De la Chasse : les archers du Jibâl et les autres...


"Le tir sur gibier ou autre avec un arc dur n'est efficace qu'à la condition d'amener la flèche à fond d'entois (istighrâd) et de décocher aussitôt, sinon le tireur avec un arc souple a une flèche plus meurtrière, de plus longue portée et son tir est plus élégant et mieux exécuté, ainsi que le reconnaissent les maîtres archers. Si l'on n'entesse pas à fond, aussi bien avec l'arc dur qu'avec le souple, la flèche est nulle et sans effet. Or, la plupart des archers du Jibâl (Médie) n'entessent pas à fond pour tirer avec l'arc dur dont ils usent, pourtant, le plus communément. De même les (croisés) Francs (Ifranj) (qu'Allah les abandonne à leur sort !) ne portent pas non plus leur flèche à fond d'entois quand ils décochent avec leurs arcs durs et, de plus, ils ne savent pas tirer quand ils sont à cheval, aussi bien à l'arrêt qu'en allure."

Muhammad ibn Manglî, De la Chasse : IV, Du maniement des instruments de chasse ; l'arc.

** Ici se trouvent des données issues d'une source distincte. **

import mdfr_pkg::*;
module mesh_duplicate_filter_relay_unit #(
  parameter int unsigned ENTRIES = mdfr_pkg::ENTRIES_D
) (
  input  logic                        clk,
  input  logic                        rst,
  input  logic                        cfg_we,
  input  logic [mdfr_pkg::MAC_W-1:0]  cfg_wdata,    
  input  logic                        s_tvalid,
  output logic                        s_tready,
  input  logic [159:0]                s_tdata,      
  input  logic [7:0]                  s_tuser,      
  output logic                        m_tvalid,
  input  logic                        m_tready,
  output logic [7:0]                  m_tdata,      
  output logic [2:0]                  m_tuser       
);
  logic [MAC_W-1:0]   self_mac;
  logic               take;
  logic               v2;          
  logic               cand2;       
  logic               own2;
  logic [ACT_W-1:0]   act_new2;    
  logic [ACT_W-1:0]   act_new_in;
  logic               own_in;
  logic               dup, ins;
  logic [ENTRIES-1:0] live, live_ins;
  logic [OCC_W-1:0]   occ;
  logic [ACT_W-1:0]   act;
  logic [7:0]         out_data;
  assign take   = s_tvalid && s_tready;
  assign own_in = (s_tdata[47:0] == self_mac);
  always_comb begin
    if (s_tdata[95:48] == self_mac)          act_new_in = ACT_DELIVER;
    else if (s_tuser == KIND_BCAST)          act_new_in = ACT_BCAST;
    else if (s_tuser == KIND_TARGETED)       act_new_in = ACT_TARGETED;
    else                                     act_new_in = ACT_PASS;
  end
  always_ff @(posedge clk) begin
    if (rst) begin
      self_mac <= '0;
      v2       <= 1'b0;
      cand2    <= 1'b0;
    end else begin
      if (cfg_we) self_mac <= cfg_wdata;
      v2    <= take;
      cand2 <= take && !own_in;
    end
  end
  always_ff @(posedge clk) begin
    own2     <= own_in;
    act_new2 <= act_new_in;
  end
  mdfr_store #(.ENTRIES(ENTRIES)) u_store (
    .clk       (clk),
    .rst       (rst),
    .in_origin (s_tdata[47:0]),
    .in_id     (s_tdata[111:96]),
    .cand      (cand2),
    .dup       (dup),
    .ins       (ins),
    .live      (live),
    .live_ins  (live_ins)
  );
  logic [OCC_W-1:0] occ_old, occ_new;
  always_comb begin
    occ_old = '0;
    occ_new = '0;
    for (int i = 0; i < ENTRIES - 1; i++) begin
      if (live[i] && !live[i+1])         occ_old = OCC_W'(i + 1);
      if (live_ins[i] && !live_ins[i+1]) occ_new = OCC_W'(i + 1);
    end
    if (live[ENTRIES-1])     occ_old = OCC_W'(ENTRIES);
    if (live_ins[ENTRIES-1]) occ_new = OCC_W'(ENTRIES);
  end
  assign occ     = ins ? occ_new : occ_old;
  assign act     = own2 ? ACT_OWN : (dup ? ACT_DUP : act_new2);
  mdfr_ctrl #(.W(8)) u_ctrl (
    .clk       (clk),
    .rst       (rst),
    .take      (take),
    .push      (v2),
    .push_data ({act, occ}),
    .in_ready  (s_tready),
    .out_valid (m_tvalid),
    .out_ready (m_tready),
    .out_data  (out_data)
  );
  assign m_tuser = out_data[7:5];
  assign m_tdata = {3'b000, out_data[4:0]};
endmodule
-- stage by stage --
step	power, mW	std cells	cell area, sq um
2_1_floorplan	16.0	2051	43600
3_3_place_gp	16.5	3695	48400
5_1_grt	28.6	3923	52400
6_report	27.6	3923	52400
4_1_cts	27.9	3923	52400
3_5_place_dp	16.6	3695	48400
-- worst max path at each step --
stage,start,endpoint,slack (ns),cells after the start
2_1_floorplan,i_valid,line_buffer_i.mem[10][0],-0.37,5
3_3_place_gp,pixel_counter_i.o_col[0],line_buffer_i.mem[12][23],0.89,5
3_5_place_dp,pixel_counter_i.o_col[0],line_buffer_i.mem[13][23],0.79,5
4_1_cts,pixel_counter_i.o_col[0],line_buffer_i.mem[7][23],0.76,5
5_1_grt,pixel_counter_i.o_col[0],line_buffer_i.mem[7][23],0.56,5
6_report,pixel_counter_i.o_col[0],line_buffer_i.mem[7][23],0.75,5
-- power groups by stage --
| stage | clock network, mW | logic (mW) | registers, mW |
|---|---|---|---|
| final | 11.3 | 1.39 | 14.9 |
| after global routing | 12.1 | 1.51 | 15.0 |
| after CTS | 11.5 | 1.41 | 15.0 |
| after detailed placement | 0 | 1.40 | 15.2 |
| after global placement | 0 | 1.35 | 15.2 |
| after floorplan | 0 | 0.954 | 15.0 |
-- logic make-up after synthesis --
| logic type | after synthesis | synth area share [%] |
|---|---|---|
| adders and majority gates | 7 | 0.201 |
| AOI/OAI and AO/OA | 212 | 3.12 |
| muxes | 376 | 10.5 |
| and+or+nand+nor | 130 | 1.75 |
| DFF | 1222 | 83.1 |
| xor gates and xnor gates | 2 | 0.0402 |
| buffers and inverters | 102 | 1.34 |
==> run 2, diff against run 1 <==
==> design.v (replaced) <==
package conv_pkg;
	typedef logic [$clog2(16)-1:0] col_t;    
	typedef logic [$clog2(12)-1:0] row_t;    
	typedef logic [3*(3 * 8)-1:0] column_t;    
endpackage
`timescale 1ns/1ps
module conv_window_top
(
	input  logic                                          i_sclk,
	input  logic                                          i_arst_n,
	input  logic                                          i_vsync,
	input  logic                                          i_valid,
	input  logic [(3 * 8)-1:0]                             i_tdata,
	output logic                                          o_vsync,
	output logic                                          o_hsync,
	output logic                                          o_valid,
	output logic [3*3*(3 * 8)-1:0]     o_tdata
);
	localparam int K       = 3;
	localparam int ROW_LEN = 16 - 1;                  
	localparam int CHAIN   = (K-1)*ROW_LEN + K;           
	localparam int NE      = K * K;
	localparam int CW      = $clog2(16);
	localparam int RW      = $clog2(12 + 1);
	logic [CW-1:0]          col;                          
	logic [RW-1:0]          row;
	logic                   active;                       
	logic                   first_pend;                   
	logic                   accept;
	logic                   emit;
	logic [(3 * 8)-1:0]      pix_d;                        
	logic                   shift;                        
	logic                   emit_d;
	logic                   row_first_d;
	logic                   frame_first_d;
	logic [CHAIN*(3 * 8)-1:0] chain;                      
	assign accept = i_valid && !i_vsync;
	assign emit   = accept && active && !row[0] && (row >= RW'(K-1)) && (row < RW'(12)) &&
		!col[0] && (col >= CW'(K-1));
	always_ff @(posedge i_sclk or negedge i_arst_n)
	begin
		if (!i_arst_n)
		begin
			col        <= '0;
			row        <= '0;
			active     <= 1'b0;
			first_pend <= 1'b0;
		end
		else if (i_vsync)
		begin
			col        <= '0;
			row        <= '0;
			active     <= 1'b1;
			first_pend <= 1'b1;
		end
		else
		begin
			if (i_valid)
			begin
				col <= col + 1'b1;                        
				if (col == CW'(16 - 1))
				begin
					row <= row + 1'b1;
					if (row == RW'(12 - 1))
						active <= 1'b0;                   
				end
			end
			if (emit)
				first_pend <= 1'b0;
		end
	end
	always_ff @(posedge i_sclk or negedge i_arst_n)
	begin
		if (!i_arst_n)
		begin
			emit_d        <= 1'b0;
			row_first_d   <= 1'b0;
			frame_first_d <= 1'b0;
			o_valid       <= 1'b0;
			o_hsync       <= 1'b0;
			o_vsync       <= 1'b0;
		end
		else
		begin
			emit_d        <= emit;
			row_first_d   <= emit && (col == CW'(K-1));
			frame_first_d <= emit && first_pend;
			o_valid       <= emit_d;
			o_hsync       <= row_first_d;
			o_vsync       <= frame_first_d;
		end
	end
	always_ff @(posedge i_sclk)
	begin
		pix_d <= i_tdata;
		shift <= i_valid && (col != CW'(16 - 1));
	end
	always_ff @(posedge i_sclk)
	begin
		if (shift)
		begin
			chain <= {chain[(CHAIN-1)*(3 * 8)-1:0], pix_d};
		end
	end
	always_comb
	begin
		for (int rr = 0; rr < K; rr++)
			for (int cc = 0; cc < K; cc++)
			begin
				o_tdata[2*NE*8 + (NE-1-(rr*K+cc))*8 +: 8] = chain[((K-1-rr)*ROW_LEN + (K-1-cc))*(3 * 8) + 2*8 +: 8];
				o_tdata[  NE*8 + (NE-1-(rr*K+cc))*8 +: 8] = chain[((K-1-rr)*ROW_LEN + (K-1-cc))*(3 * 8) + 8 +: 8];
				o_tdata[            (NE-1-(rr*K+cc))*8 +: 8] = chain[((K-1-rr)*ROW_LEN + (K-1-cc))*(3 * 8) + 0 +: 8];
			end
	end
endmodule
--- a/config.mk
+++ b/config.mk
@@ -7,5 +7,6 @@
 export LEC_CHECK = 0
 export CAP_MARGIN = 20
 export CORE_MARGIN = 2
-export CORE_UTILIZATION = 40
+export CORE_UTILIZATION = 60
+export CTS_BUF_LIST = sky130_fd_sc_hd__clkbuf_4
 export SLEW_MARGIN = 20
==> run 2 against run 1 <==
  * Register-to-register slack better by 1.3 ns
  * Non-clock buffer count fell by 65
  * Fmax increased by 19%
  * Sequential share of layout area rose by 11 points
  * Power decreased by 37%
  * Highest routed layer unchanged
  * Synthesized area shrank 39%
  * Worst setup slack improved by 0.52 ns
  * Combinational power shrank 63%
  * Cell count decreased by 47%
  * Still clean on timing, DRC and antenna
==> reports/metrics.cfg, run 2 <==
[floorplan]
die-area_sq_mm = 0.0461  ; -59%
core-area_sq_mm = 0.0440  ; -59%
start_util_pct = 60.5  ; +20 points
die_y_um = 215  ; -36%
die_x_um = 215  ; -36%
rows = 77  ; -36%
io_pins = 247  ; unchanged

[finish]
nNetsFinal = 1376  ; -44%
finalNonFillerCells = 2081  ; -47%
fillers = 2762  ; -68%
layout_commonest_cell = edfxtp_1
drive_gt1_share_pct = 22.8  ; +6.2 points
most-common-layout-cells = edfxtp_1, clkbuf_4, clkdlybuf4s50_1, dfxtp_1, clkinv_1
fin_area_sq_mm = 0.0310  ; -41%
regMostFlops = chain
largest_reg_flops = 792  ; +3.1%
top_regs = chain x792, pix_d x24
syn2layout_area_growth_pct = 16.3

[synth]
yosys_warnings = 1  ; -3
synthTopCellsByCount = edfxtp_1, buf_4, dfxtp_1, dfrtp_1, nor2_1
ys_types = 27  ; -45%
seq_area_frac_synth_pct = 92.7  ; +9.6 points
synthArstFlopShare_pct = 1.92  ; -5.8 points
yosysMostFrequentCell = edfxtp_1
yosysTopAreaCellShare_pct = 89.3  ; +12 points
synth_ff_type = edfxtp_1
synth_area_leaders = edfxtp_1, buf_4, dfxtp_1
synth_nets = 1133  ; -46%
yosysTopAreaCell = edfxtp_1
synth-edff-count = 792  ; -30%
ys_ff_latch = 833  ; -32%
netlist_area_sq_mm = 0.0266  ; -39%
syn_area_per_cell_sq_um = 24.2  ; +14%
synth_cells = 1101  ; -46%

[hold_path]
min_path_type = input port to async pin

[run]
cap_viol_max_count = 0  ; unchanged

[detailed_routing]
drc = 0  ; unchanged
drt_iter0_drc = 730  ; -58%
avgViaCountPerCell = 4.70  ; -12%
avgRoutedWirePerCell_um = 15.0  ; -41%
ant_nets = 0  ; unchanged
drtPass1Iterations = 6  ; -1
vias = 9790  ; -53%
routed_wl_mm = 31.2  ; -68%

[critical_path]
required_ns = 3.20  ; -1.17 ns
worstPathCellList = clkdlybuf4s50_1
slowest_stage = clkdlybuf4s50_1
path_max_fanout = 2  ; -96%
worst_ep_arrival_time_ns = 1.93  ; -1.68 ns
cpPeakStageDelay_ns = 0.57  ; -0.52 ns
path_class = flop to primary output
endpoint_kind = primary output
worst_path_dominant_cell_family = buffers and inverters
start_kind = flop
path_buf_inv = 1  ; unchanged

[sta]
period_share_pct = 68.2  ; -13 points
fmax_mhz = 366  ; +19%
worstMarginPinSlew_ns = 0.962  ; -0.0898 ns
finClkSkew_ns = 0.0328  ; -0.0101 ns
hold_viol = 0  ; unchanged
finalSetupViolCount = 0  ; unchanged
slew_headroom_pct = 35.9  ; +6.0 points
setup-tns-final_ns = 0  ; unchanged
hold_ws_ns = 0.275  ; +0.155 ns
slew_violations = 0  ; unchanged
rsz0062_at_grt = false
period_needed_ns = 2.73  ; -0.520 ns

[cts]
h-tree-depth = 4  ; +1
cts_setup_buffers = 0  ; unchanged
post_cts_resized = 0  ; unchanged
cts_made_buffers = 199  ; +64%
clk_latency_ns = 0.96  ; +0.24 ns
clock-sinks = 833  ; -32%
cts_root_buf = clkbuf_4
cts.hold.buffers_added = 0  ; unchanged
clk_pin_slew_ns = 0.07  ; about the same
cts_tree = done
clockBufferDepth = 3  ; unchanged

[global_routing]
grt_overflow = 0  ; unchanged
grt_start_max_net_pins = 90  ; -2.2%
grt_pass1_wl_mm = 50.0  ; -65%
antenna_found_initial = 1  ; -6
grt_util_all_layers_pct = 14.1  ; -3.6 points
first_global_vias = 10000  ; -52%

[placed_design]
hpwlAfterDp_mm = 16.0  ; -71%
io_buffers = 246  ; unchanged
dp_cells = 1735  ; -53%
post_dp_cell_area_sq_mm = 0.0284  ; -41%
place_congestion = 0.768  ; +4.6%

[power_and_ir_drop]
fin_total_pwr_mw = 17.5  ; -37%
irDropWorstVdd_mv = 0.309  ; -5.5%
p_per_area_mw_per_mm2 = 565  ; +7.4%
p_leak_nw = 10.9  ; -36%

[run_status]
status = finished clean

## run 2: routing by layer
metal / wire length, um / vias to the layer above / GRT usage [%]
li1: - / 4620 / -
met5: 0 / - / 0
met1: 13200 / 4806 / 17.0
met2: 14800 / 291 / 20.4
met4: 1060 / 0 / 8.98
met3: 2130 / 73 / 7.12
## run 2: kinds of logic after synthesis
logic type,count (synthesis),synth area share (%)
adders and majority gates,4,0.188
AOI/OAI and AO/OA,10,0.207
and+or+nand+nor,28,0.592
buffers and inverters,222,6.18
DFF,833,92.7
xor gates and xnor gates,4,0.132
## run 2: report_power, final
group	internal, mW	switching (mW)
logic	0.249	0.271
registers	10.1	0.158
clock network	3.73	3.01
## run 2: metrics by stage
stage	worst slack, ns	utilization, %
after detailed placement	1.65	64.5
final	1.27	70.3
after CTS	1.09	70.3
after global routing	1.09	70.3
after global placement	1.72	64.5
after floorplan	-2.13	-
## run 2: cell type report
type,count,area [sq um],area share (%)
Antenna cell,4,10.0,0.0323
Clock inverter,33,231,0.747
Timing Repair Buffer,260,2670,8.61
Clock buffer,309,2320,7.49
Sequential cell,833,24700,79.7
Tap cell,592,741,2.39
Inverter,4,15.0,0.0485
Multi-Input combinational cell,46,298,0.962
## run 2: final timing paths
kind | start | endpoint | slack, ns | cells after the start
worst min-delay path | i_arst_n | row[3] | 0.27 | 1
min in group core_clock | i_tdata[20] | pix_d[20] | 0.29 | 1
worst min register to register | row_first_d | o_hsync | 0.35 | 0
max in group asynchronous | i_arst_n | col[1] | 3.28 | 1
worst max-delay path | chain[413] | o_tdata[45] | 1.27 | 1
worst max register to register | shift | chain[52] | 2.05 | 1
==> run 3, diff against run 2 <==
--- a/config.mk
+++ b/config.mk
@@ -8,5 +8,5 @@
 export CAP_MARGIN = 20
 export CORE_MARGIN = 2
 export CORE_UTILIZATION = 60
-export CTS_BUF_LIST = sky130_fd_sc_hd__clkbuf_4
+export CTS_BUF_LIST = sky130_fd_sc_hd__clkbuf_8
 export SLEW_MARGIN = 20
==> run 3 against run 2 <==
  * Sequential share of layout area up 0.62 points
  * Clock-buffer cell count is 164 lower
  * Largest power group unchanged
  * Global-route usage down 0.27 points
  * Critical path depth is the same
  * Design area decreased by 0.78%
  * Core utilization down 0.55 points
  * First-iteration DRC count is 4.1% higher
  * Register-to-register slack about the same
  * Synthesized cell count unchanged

Sinon, sur la vertu des peaux de bêtes (V. "Du moyen de se protéger contre toutes les bêtes féroces et de la manière de les supprimer quand on est monté et quand on va à pied"), on apprend de ce fils de Mamlouk, que si s'assoir sur un tapis en peau de lion guérit les hémorroides (ainsi que le fiel desséché ou l'os calciné et broyé en poudre de sanglier), faire de même sur une peau de panthère "peut vous inciter au vice de sodomie (ubna), aussi faut-il s'en abstenir..." Vous voilà prévenus. Il ajoute que "les chiens n'aboient pas après celui qui tient une peau d'hyène."